───── Records to process
## src/rtl/unidad_control_alu.sv

```systemverilog
// Two-state sequencer around the external 4-bit ALU: accept instruction, read operands
// from a 4x4 register bank, then retire the ALU result (or an immediate) back to the bank.
module unidad_control_alu #(
    parameter int DATA_W   = 4,
    parameter int NUM_REGS = 4
) (
    input  logic              iClk,
    input  logic              iReset,
    input  logic              iInstrValid,
    input  logic [13:0]       ivInstr,
    output logic              oReady,
    output logic [3:0]        ovAluInstruccion,
    output logic [DATA_W-1:0] ovAluRegA,
    output logic [DATA_W-1:0] ovAluRegB,
    input  logic [DATA_W-1:0] ivAluResultado,
    input  logic [3:0]        ivAluFlags,
    output logic [3:0]        ovFlags,
    output logic [DATA_W-1:0] ovResultado,
    output logic              oDone,
    output logic              oError,
    input  logic [1:0]        ivRdAddr,
    output logic [DATA_W-1:0] ovRdData
);

    typedef enum logic {
        IDLE = 1'b0,
        EXEC = 1'b1
    } state_t;

    localparam logic [3:0] OP_LAST_ALU = 4'b1010;
    localparam logic [3:0] OP_LOADI    = 4'b1111;

    state_t            r_state;
    logic [DATA_W-1:0] r_regs [NUM_REGS];
    logic [1:0]        r_rd;
    logic [DATA_W-1:0] r_imm;
    logic [3:0]        r_alu_op;
    logic [DATA_W-1:0] r_alu_a;
    logic [DATA_W-1:0] r_alu_b;
    logic [3:0]        r_flags;
    logic [DATA_W-1:0] r_resultado;
    logic              r_done;
    logic              r_error;

    logic [3:0]        w_op;
    logic [1:0]        w_rd;
    logic [1:0]        w_ra;
    logic [1:0]        w_rb;
    logic [DATA_W-1:0] w_imm;

    assign w_op  = ivInstr[13:10];
    assign w_rd  = ivInstr[9:8];
    assign w_ra  = ivInstr[7:6];
    assign w_rb  = ivInstr[5:4];
    assign w_imm = ivInstr[3:0];

    // The opcode register doubles as the captured opcode acted on in EXEC.
    always_ff @(posedge iClk) begin
        if (iReset) begin
            r_state     <= IDLE;
            r_rd        <= '0;
            r_imm       <= '0;
            r_alu_op    <= '0;
            r_alu_a     <= '0;
            r_alu_b     <= '0;
            r_flags     <= '0;
            r_resultado <= '0;
            r_done      <= 1'b0;
            r_error     <= 1'b0;
            for (int i = 0; i < NUM_REGS; i++) begin
                r_regs[i] <= '0;
            end
        end else begin
            r_done  <= 1'b0;
            r_error <= 1'b0;
            case (r_state)
                IDLE: begin
                    if (iInstrValid) begin
                        r_alu_op <= w_op;
                        r_alu_a  <= r_regs[w_ra];
                        r_alu_b  <= r_regs[w_rb];
                        r_rd     <= w_rd;
                        r_imm    <= w_imm;
                        r_state  <= EXEC;
                    end
                end
                EXEC: begin
                    if (r_alu_op <= OP_LAST_ALU) begin
                        r_regs[r_rd] <= ivAluResultado;
                        r_resultado  <= ivAluResultado;
                        r_flags      <= ivAluFlags;
                    end else if (r_alu_op == OP_LOADI) begin
                        r_regs[r_rd] <= r_imm;
                        r_resultado  <= r_imm;
                    end else begin
                        r_error <= 1'b1;
                    end
                    r_done  <= 1'b1;
                    r_state <= IDLE;
                end
                default: r_state <= IDLE;
            endcase
        end
    end

    assign oReady           = (r_state == IDLE);
    assign ovAluInstruccion = r_alu_op;
    assign ovAluRegA        = r_alu_a;
    assign ovAluRegB        = r_alu_b;
    assign ovFlags          = r_flags;
    assign ovResultado      = r_resultado;
    assign oDone            = r_done;
    assign oError           = r_error;
    assign ovRdData         = r_regs[ivRdAddr];

endmodule

```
──────────
## [Aim of the exercise]
How many lines of the entries above include the word "ovAluInstruccion"? Reply with the number alone.

## [Completed task]
2